In an interview with L’Avvenire, the official newspaper of the Italian bishops’ conference, Archbishop Louis Sako of the Chaldean rite in Kirkurk, Iraq, complained of an “unacceptable silence” at the global level regarding the persecution faced by Christians in Iraq today. In Mosul, Sako said, many Christians no longer go to work or to school for fear of harassment by Islamic radicals; in some cases, he said, employers have told Christians to stay home because they cannot guarantee their safety.

“At the end of the day, these assassins are damaging the image of Islam,” Sako said, saying that Iraqi imams “have a duty to condemn what’s happening in Mosul.” At the same time, Sako said, “we Christians pastors have also missed the mark,” citing the lack of a “clear and unified ecclesiastical discourse.”

With regard to India, Jesuit Fr.

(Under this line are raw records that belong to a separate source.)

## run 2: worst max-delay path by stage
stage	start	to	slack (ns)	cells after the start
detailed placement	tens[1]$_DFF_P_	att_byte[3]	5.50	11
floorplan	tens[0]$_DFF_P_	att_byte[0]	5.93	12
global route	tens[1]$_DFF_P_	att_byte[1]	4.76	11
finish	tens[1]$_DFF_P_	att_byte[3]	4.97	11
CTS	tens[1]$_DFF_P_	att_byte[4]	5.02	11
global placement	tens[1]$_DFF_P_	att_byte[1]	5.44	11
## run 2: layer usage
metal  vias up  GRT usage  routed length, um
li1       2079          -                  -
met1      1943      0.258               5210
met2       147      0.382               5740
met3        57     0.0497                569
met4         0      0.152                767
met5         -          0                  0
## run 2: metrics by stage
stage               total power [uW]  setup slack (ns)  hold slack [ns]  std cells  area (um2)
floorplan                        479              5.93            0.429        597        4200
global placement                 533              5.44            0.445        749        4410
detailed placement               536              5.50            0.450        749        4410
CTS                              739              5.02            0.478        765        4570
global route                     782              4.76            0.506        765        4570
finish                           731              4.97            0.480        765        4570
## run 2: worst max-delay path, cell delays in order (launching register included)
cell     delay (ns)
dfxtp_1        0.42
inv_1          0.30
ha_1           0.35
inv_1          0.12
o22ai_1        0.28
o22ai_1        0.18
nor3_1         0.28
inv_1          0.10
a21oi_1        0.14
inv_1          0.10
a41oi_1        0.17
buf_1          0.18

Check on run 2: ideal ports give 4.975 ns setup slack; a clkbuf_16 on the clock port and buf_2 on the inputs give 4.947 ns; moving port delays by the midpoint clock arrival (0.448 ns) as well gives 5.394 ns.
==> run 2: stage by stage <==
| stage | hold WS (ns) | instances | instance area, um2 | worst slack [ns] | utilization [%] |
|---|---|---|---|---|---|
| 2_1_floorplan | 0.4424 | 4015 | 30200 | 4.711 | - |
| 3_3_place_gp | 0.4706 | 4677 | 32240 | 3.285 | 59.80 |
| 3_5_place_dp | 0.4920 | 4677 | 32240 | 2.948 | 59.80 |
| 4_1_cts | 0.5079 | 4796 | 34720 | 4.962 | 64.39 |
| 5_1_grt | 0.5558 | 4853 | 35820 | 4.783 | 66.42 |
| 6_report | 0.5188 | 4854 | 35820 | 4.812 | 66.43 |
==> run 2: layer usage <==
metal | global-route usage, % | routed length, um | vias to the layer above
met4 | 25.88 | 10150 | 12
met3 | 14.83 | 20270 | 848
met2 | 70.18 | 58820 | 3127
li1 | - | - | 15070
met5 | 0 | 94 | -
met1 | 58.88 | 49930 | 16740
Context: an optimization exercise on an open-source flow, tuned for small area, a short achievable clock period and few clock cycles. The choices shown serve that exercise and are no tape-out recipe. At most, simulation tests tie the RTL to the original design; equivalence was not proved. Power is estimated from default activity; no workload was simulated.

## dfwt_core
module dfwt_core (
    input  wire        clk,
    input  wire        rst,
    input  wire        op_valid,
    output wire        op_ready,
    input  wire [3:0]  op_code,
    input  wire [31:0] op_arg,
    input  wire [5:0]  op_len,
    output wire        out_valid,
    input  wire        out_ready,
    output wire [7:0]  out_byte,
    output wire        busy,
    output wire [15:0] crc,
    output wire [31:0] timestep,
    output wire        gate
);
Size: ~1500 cells after synthesis, about 240 flip-flops, roughly 110 I/O pins, roughly 0.014 mm2 of cells after synthesis.
Settings: LEC_CHECK=0, CAP_MARGIN=20, CORE_MARGIN=2, CORE_UTILIZATION=55, SETUP_SLACK_MARGIN=5, SLEW_MARGIN=20; clock period 9.0 ns.
standard.sh (not shown) runs the stock make flow with config.mk's settings and CLKGATE_MAP_FILE= SYNTH_SCRIPT=/design/flow/synth_recipe.tcl, a recipe that flattens the netlist after the stock synthesis.
==> flow/flow/run.sh <==
#!/bin/bash
set -euo pipefail
bash standard.sh SETUP_SLACK_MARGIN=5.7 \
  "BUFFER_PORTS_ARGS=-buffer_cell sky130_fd_sc_hd__buf_1" \
  "CTS_ARGS=-sink_clustering_enable -repair_clock_nets -dont_use_dummy_load" \
  finish > standard.log 2>&1
The starting point went through all stages and came out clean.
==> next run, changes <==
==> flow/flow/run.sh (replaced) <==
#!/bin/bash
set -euo pipefail
bash standard.sh SETUP_SLACK_MARGIN=5.7 "BUFFER_PORTS_ARGS=-buffer_cell sky130_fd_sc_hd__buf_1" finish > standard.log 2>&1
Outcome: The changed run finished with timing, DRC and antenna clean; worst setup slack improved by 55 ps; design area rises slightly; flip-flop and latch count does not change; clock skew stays flat; hold slack barely changes.
==> next run, changes <==
==> flow/flow/run.sh (replaced) <==
#!/bin/bash
set -euo pipefail
bash standard.sh SETUP_SLACK_MARGIN=5.5 "BUFFER_PORTS_ARGS=-buffer_cell sky130_fd_sc_hd__buf_1" finish > standard.log 2>&1
After rerunning: The changed run completed without violations. Setup slack gets worse by 130 ps. Routed wire length is lower by 3.9%. Die area is unchanged.
Function was not checked in any run of this note: the RTL went through the layout flow alone.

---

dfwt_core, a different RTL version from the one above (not shown whole).
Size: about 1,600 cells after synthesis, about 240 flip-flops.
export LEC_CHECK = 0
export CAP_MARGIN = 20
export CORE_MARGIN = 2
export CORE_UTILIZATION = 55
export SETUP_SLACK_MARGIN = 5
export SLEW_MARGIN = 20
create_clock -name core_clock -period 9.0 [get_ports {clk}]
==> flow/flow/run.sh <==
#!/bin/bash
set -euo pipefail
bash standard.sh SETUP_SLACK_MARGIN=6.0 "BUFFER_PORTS_ARGS=-buffer_cell sky130_fd_sc_hd__buf_1" finish > standard.log 2>&1
Testbench counts at the start, summed over its fixed seeds: cycles 205,357.
Next try:
==> flow/flow/run.sh (replaced) <==
#!/bin/bash
set -euo pipefail
bash standard.sh SETUP_SLACK_MARGIN=5.7 \
  "BUFFER_PORTS_ARGS=-buffer_cell sky130_fd_sc_hd__buf_1" \
  "CTS_ARGS=-sink_clustering_enable -repair_clock_nets -dont_use_dummy_load" \
  finish > standard.log 2>&1
=> Setup slack gains 27 ps. Global-route usage fell by 1.3 points. Clock-buffer cell count is lower by 10. Clock skew fell by 3.5 ps. Non-clock buffer count fell by 35. Final cell count is lower by 3.0%.
Next try:
==> flow/flow/run.sh (replaced) <==
#!/bin/bash
set -euo pipefail
bash standard.sh SETUP_SLACK_MARGIN=5.7 "BUFFER_PORTS_ARGS=-buffer_cell sky130_fd_sc_hd__buf_1" finish > standard.log 2>&1
The new run completed with no timing, DRC or antenna violations.
Power rises by a few percent.
Setup slack improved by 3.4 ps.
Global-route usage rises by 0.18 points.
Clock skew rises by 4.6 ps.
Next try:
==> flow/flow/run.sh (replaced) <==
#!/bin/bash
set -euo pipefail
bash standard.sh SETUP_SLACK_MARGIN=5.7 \
  "BUFFER_PORTS_ARGS=-buffer_cell sky130_fd_sc_hd__buf_1" \
  "CTS_ARGS=-sink_clustering_enable -repair_clock_nets -dont_use_dummy_load" \
  finish > standard.log 2>&1
Settings changed: TNS_END_PERCENT set to 30.
=> The changed run went through all stages and came out clean. Via count climbs by 0.60%. Hold slack hardly moves. Synthesized cell count does not change. First-iteration DRC count climbs by 4.7%. Wire length drops by 0.58%. Maximum frequency drops by 4.4%. Sequential share of layout area climbs by 0.30 points. Clock skew barely changes. Utilization drops by 0.53 points. Critical path depth climbs by 12. Die area stays the same.

---

dfwt_core, a different RTL version from the one above (not shown whole).
For scale: roughly 1,600 cells after synthesis, ~240 flip-flops, roughly 15,000 sq um of cells after synthesis.
clock: 9.0 ns
lec_check: 0
cap_margin: 20
core_margin: 2
core_utilization: 50
setup_slack_margin: 5
slew_margin: 20
==> flow/flow/run.sh <==
#!/bin/bash
set -euo pipefail
bash standard.sh SETUP_SLACK_MARGIN=5.7 \
  "BUFFER_PORTS_ARGS=-buffer_cell sky130_fd_sc_hd__buf_1" \
  "CTS_ARGS=-sink_clustering_enable -repair_clock_nets -dont_use_dummy_load" \
  finish > standard.log 2>&1
Testbench counts at the start, summed over its fixed seeds: cycles 205,357.
Change:
CORE_UTILIZATION = 70   (was 50)
Power decreases by 0.95%.
Clock-buffer cell count decreases by 1.
Cell count decreases by 6.4%.
Sequential share of layout area increases by 0.68 points.
Change:
--- a/flow/flow/run.sh
+++ b/flow/flow/run.sh
@@ -5 +5 @@
-  "CTS_ARGS=-sink_clustering_enable -repair_clock_nets -dont_use_dummy_load" \
+  "CTS_ARGS=-sink_clustering_enable -repair_clock_nets -dont_use_dummy_load -sink_clustering_buffer sky130_fd_sc_hd__clkbuf_8 -sink_clustering_size 12" \
CORE_UTILIZATION = 55   (was 70)
=> Hold slack stays flat; total power drops slightly; cell area increases slightly; synthesized cell count stays the same; sequential power barely changes.
Change:
==> flow/flow/run.sh (replaced) <==
#!/bin/bash
set -euo pipefail
bash standard.sh SETUP_SLACK_MARGIN=5.7 \
  "BUFFER_PORTS_ARGS=-buffer_cell sky130_fd_sc_hd__buf_1" \
  "CTS_ARGS=-sink_clustering_enable -repair_clock_nets -dont_use_dummy_load" \
  finish > standard.log 2>&1
CORE_UTILIZATION = 60   (was 55)
The changed run finished clean.
Sequential cell count is unchanged.
Global-route usage rose by 1.6 points.
Setup slack is worse by 0.10 ns.
Sequential share of layout area barely changes.
Hold slack is better by 0.0033 ns.
Count of clock-buffer cells in the layout fell by 16.
Cell area hardly moves.
Wire length fell by 2.9%.
Area after synthesis is unchanged.
Cell count fell by 1.7%.
Power rose by 1.7%.

---

Starting RTL as in the previous note.
// dfwt_core
module dfwt_core (
    input  wire        clk,
    input  wire        rst,
    input  wire        op_valid,
    output wire        op_ready,
    input  wire [3:0]  op_code,
    input  wire [31:0] op_arg,
    input  wire [5:0]  op_len,
    output wire        out_valid,
    input  wire        out_ready,
    output wire [7:0]  out_byte,
    output wire        busy,
    output wire [15:0] crc,
    output wire [31:0] timestep,
    output wire        gate
);
    localparam OP_CRC_INIT  = 4'h0, OP_CRC_RESET = 4'h1, OP_CRC_BYTE = 4'h2,
               OP_MFM       = 4'h3, OP_FM        = 4'h4, OP_RAW      = 4'h5,
               OP_MFM_CRC   = 4'h6, OP_CONFIG    = 4'h7, OP_FLUSH    = 4'h8,
               OP_BT_RESET  = 4'h9, OP_WRGATE    = 4'hA, OP_FLUX     = 4'hB,
               OP_WAIT_IDX  = 4'hC, OP_STOP      = 4'hD, OP_TR_RESET = 4'hE;
    localparam S_IDLE = 2'd0, S_CELLS = 2'd1, S_PAD = 2'd2, S_EXEC = 2'd3;
    localparam K_FLUX = 2'd1, K_BYTE = 2'd2, K_WIDX = 2'd3;
    function [15:0] crc_byte(input [15:0] c, input [7:0] b);
        integer i;
        reg [15:0] x;
        begin
            x = c ^ {b, 8'h00};
            for (i = 0; i < 8; i = i + 1)
                x = x[15] ? ((x << 1) ^ 16'h1021) : (x << 1);
            crc_byte = x;
        end
    endfunction
    reg [1:0]  state;
    reg [15:0] crc_cur, crc_init;
    reg        last_bit;
    reg [14:0] half_r;
    reg [7:0]  precomp_r;
    reg [31:0] cell_buf;
    reg [4:0]  idx;       
    reg        enc;       
    reg        fm;
    reg [1:0]  pad_cnt;
    reg [3:0]  x_code;
    reg [5:0]  sr;
    reg [2:0]  warm;      
    reg [15:0] fw_lo, fw_hi;
    reg [1:0]  fw_c;
    reg        fw_b;
    reg        pend;      
    reg        zb;        
    reg        mp, mm;    
    reg        busy_r;
    reg [1:0]  crc_op;
    reg        rdy;       
  ...
export LEC_CHECK = 0
export CAP_MARGIN = 20
export CORE_MARGIN = 2
export CORE_UTILIZATION = 55
export SETUP_SLACK_MARGIN = 5
export SLEW_MARGIN = 20
create_clock -name core_clock -period 9.0 [get_ports {clk}]
==> flow/flow/run.sh <==
#!/bin/bash
set -euo pipefail
bash standard.sh SETUP_SLACK_MARGIN=5.7 \
  "BUFFER_PORTS_ARGS=-buffer_cell sky130_fd_sc_hd__buf_1" \
  "CTS_ARGS=-sink_clustering_enable -repair_clock_nets -dont_use_dummy_load -sink_clustering_buffer sky130_fd_sc_hd__clkbuf_8 -sink_buffer_max_cap_derate 0.5" \
  finish > standard.log 2>&1
The baseline passed the timing, design-rule and antenna checks.
Testbench counts at the start, summed over its fixed seeds: cycles 205,357.
Next try:
==> flow/flow/run.sh (replaced) <==
#!/bin/bash
set -euo pipefail
bash standard.sh SETUP_SLACK_MARGIN=5.7 \
  "BUFFER_PORTS_ARGS=-buffer_cell sky130_fd_sc_hd__buf_1" \
  "CTS_ARGS=-sink_clustering_enable -repair_clock_nets -dont_use_dummy_load -sink_clustering_size 30 -sink_clustering_max_diameter 60" \
  finish > standard.log 2>&1
Effect:
- The new run completed without violations
- routed wire length is lower by a few percent
- total power is higher slightly
- critical path depth is higher by 13
- synthesized area is unchanged
- global-route usage is lower by 1.1 points
- fmax is higher by roughly a tenth

---

## build 13
Starting RTL as in the previous note.
clock: 9.0 ns
lec_check: 0
cap_margin: 20
core_margin: 2
core_utilization: 55
setup_slack_margin: 5
slew_margin: 20
==> flow/flow/run.sh <==
#!/bin/bash
set -euo pipefail
bash standard.sh SETUP_SLACK_MARGIN=5.8 \
  "BUFFER_PORTS_ARGS=-buffer_cell sky130_fd_sc_hd__buf_1" \
  "CTS_ARGS=-sink_clustering_enable -repair_clock_nets -dont_use_dummy_load" \
  finish > standard.log 2>&1
Build 13 finished every stage and its layout cleared the timing, design-rule and antenna checks.
Testbench counts of build 13, summed over its fixed seeds: cycles 205,357.
For build 81, these inputs were changed with respect to build 13:
==> flow/flow/run.sh <==
#!/bin/bash
set -euo pipefail
bash standard.sh SETUP_SLACK_MARGIN=5.6 \
  "BUFFER_PORTS_ARGS=-buffer_cell sky130_fd_sc_hd__buf_1" \
  "CTS_ARGS=-sink_clustering_enable -repair_clock_nets -dont_use_dummy_load" \
  finish > standard.log 2>&1
[summary]
Compared to build 13, build 81 reaches a higher achievable clock. Build 81 ended with less layout overhead on the synthesized area than build 13. Build 81 went all the way through synthesis, placement and routing and the layout is clean on timing, DRC and antenna. Compared build 13 against build 81; power dissipated in sequential cells within noise.
Input changes introduced in build 20 (baseline for comparison: build 81):
==> flow/flow/run.sh <==
#!/bin/bash
set -euo pipefail
bash standard.sh SETUP_SLACK_MARGIN=5.7 \
  "BUFFER_PORTS_ARGS=-buffer_cell sky130_fd_sc_hd__buf_1" \
  "CTS_ARGS=-sink_clustering_enable -repair_clock_nets -dont_use_dummy_load" \
  finish > standard.log 2>&1
-- flow/config.mk --
<<< build 81, line 10
export CORE_UTILIZATION = 55
export SETUP_SLACK_MARGIN = 5
>>> build 20, line 10
export CORE_UTILIZATION = 55
export PLACE_DENSITY = 0.85
export SETUP_SLACK_MARGIN = 5
==> summary.txt <==
- Build 20 — fill cell instance count of the final layout about 11% lower, build 81 as reference
- Global-route usage delta (build 20 -> build 81): insignificant
- Going from build 81 to build 20, global-route wire length before repair grew slightly.
- Summary: with build 81 as the reference, wire length in build 20 moved up slightly.
- Compared with build 81, in build 20 required time at the endpoint of the critical path closely matched the old numbers, total power picked up an extra 2.5%.
Edits applied to the flow inputs when going from build 20 to build 48:
==> flow/flow/run.sh <==
#!/bin/bash
set -euo pipefail
bash standard.sh SETUP_SLACK_MARGIN=5.7 \
  "BUFFER_PORTS_ARGS=-buffer_cell sky130_fd_sc_hd__buf_1" \
  "CTS_ARGS=-sink_clustering_enable -repair_clock_nets -dont_use_dummy_load -sink_clustering_buffer sky130_fd_sc_hd__clkbuf_8" \
  finish > standard.log 2>&1
-- flow/config.mk --
<<< build 20, line 10
export CORE_UTILIZATION = 55
export PLACE_DENSITY = 0.85
export SETUP_SLACK_MARGIN = 5
>>> build 48, line 10
export CORE_UTILIZATION = 55
export SETUP_SLACK_MARGIN = 5
==> comparison <==
- Build 48 | stages: all done | timing, DRC, antenna: all pass
- Build 20 reached the final stage; the timing, design-rule and antenna checks on its layout passed.
- Build 20 -> build 48: number of rows in the core area delta 0, exact match
- Sort build 20 and build 48 by overall power after layout, ascending, and build 48 comes first.
- The post-layout net count of build 48 exceeds that of build 20 by 15.
- Overall fraction of global-route tracks in use ends up higher on build 48.
- Build 48 has more setup slack than build 20.

---

TR:
Another version of the RTL of dfwt_core (not shown whole).
Size: about 1600 cells after synthesis, roughly 240 flip-flops, about 110 I/O pins, roughly 0.015 mm2 of cells after synthesis.
// dfwt_core
module dfwt_core (
    input  wire        clk,
    input  wire        rst,
    input  wire        op_valid,
    output wire        op_ready,
    input  wire [3:0]  op_code,
    input  wire [31:0] op_arg,
    input  wire [5:0]  op_len,
    output wire        out_valid,
    input  wire        out_ready,
    output wire [7:0]  out_byte,
    output wire        busy,
    output wire [15:0] crc,
    output wire [31:0] timestep,
    output wire        gate
);
    localparam OP_CRC_INIT  = 4'h0, OP_CRC_RESET = 4'h1, OP_CRC_BYTE = 4'h2,
               OP_MFM       = 4'h3, OP_FM        = 4'h4, OP_RAW      = 4'h5,
               OP_MFM_CRC   = 4'h6, OP_CONFIG    = 4'h7, OP_FLUSH    = 4'h8,
               OP_BT_RESET  = 4'h9, OP_WRGATE    = 4'hA, OP_FLUX     = 4'hB,
               OP_WAIT_IDX  = 4'hC, OP_STOP      = 4'hD, OP_TR_RESET = 4'hE;
    localparam S_IDLE = 2'd0, S_CELLS = 2'd1, S_PAD = 2'd2, S_EXEC = 2'd3;
    localparam K_FLUX = 2'd1, K_BYTE = 2'd2, K_WIDX = 2'd3;
  ...
clock: 9.0 ns
lec_check: 0
cap_margin: 20
core_margin: 2
core_utilization: 40
setup_slack_margin: 5
slew_margin: 20
==> flow/flow/run.sh <==
#!/bin/bash
set -euo pipefail
bash standard.sh SETUP_SLACK_MARGIN=5.7 finish > standard.log 2>&1
diff inputs: TR => JK
- putting CTS_CLUSTER_SIZE at 30 where nothing was set
- swapping 40 for 55 in CORE_UTILIZATION
- putting CTS_BUF_LIST at sky130_fd_sc_hd__clkbuf_8 where nothing was set
Timing, DRC, antenna: 0 failures across JK and TR. JK vs TR on wire length of the first global-routing pass: JK is the lower one. Delta (JK minus TR): post-route met1 wirelength +300 um, wire length -about 1.2%.
Function was not checked in any run of this note: the RTL went through the layout flow alone.

---

The RTL this note starts from:
==> flow/design.v <==
module dfwt_ser (
    input  wire        clk,
    input  wire        rst,
    input  wire        push,
    input  wire [1:0]  push_kind,
    input  wire [31:0] push_val,
    output wire        free,       
    output wire        idle,       
    input  wire        tr_reset,   
    output reg         gate,
    output reg  [31:0] timestep,
    output reg         out_valid,
    input  wire        out_ready,
    output reg  [7:0]  out_byte
);
    localparam K_NONE = 2'd0, K_FLUX = 2'd1, K_BYTE = 2'd2, K_WIDX = 2'd3;
    reg [1:0]  kind;
    reg [31:0] t;
    wire       is_flux = (kind == K_FLUX);
    wire       hi_z   = (t[31:8] == 24'd0);
    wire       big    = !hi_z || (t[7] && (t[6:1] != 6'd0));   
    wire       t_ge2  = !hi_z || (t[7:1] != 7'd0);             
    wire       t_nz   = t_ge2 || t[0];
    wire       w_big  = (t[15:6] != 10'd0);                    
    wire [5:0] widx_k = w_big ? 6'd63 : t[5:0];
    wire [31:0] t_dec = t + (is_flux ? 32'hFFFF_FF7F : {26'h3FF_FFFF, ~widx_k} + 32'd1);
    reg [7:0] nbyte;
    always @(*) begin
        case (kind)
            K_FLUX: begin
                if (big)        nbyte = 8'hFF;
                else if (t_ge2) nbyte = {1'b1, t[6:0] - 7'd2};
                else if (t[0])  nbyte = {7'd0, gate};
                else            nbyte = 8'h02;
            end
            K_BYTE:  nbyte = t[7:0];
            default: nbyte = {2'b01, widx_k};
        endcase
    end
    wire [7:0] inc = out_byte[7] ? {1'b0, out_byte[6:0]} + 8'd2
                                 : {7'd0, (out_byte[7:2] == 6'd0)};
    wire ld_out = !out_valid || out_ready;
    wire last   = is_flux ? !t_nz : (kind == K_WIDX) ? !w_big : 1'b1;
    wire has    = (kind != K_NONE);
    assign free = !has || (ld_out && last);
    assign idle = !has && !out_valid;
    always @(posedge clk) begin
        if (rst) begin
            kind      <= K_NONE;
            out_valid <= 1'b0;
            gate      <= 1'b0;
            timestep  <= 32'd0;
        end else begin
            if (out_valid && out_ready)
                timestep <= timestep + {24'd0, inc};
            if (ld_out) begin
                out_valid <= has;
                if (has && kind == K_BYTE && !t[5]) gate <= t[0];
            end
            if (tr_reset) begin
                gate     <= 1'b0;
                timestep <= 32'd0;
            end
            if (push)
                kind <= push_kind;
            else if (ld_out && last)
                kind <= K_NONE;
        end
        if (ld_out && has)
            out_byte <= nbyte;
        if (push)
            t <= push_val;
        else if (ld_out && has)
            t <= (is_flux && !big) ? 32'd0 : t_dec;
    end
endmodule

Federico Lombardi, the Vatican spokesperson, released an interview on Saturday suggesting the canonization of the first Indian saint represents “an excellent occasion for the universal church to be united in prayer and spiritual solidarity in this difficult period for Christians in India.”

While Lombardi noted that the problem of religious fundamentalism is hardly concentrated in India, Archbishop Angelo Amato, prefect of the Congregation for Saints, did not mince words about the dark side of India’s legendary climate of religious tolerance.

“We’re talking about a kind of ‘tolerance of intolerance,’” Amato said in an interview with L’Osservatore Romano, the official Vatican newspaper. “In other words, anybody who doesn’t agree with them [the radicals] is marginalized.”

The current persecutions were unleashed, Amato asserted, “because the profile of Christianity in India is rising.”

Catholicism in India during the 20th century grew from less than two million faithful to 18 million today, a rate ahead of overall population growth, and by 2050 there could be almost 30 million Catholics in India .That’s more Catholics, to provide a frame of reference, than England, Australia, Ireland, and Canada combined. Some 60 to 75 percent of Indian Catholics are drawn either from rural tribes or from the Dalits, meaning members of the “untouchable” caste.

Given that anti-Christian violence has become a key focus both in and around the Synod of Bishops, it’s increasingly likely that the synod may include some reflection on the Bible as a source of consolation in times of persecution either in its final message or in the propositions it submits to Benedict XVI.